START Given data

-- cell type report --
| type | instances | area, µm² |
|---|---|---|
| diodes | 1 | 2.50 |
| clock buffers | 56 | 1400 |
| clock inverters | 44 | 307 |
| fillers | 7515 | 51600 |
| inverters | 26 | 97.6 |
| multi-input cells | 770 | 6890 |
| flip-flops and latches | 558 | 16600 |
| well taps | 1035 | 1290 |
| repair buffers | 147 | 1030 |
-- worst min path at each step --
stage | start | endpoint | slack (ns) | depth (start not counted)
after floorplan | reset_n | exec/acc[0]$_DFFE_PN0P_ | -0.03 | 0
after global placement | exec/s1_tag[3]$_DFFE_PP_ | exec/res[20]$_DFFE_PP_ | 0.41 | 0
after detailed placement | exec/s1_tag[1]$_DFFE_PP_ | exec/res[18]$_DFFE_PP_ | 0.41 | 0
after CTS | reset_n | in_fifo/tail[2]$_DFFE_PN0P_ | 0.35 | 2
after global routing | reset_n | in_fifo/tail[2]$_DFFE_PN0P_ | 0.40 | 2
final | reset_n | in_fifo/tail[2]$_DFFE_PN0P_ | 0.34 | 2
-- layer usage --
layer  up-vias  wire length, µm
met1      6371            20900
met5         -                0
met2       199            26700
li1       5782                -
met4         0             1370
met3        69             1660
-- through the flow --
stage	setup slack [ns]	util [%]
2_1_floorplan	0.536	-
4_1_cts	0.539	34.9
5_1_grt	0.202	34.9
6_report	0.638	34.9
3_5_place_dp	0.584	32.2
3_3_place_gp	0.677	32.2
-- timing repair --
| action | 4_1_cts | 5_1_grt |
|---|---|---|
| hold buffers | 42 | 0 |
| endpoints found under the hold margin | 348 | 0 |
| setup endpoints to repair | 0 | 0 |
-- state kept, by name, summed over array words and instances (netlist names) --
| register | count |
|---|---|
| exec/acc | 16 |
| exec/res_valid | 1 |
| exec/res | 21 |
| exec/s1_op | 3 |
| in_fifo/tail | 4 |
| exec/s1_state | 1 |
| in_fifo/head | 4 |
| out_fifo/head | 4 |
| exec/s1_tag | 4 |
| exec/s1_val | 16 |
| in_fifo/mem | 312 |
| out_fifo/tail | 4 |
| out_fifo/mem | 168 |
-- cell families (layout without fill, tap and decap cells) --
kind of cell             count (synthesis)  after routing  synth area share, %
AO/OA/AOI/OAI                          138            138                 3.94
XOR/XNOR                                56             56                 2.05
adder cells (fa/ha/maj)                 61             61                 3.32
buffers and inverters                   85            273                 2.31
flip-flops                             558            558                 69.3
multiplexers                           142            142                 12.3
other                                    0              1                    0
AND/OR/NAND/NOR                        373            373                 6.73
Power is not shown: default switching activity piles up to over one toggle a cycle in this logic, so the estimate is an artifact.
## config.mk

```make
export PLATFORM = sky130hd
export DESIGN_NAME = hiscore_top
export DESIGN_NICKNAME = d
export VERILOG_FILES = /design/src/hiscore_pkg.sv /design/src/hiscore_top.sv /design/src/hs_dpram.sv /design/src/hs_host_loader.sv /design/src/hs_restore_fsm.sv
export SDC_FILE = /design/constraint.sdc
export NUM_CORES = 2
export LEC_CHECK = 0
export BUFFER_PORTS_ARGS = -buffer_cell sky130_fd_sc_hd__buf_2
export CELL_PAD_IN_SITES_DETAIL_PLACEMENT = 1
export CELL_PAD_IN_SITES_GLOBAL_PLACEMENT = 2
export CORE_MARGIN = 2
export CORE_UTILIZATION = 51
export DETAILED_ROUTE_END_ITERATION = 16
export PLACE_DENSITY_LB_ADDON = 0.1
export SLEW_MARGIN = 40
export SYNTH_ARGS = -nofsm -noshare
export SYNTH_HDL_FRONTEND = slang
export SYNTH_SLANG_ARGS = --single-unit
```

## constraint.sdc

```tcl
create_clock -name clk -period 5.8 [get_ports clk]
set_input_delay 0.87 -clock clk [delete_from_list [all_inputs] [get_ports clk]]
set_output_delay 0.87 -clock clk [all_outputs]
set_load 0.1 [all_outputs]
```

END Given data

== Problem statement ==
Across the entries, how many lines contain "exec"? Reply with the number only.

== Answer below ==
10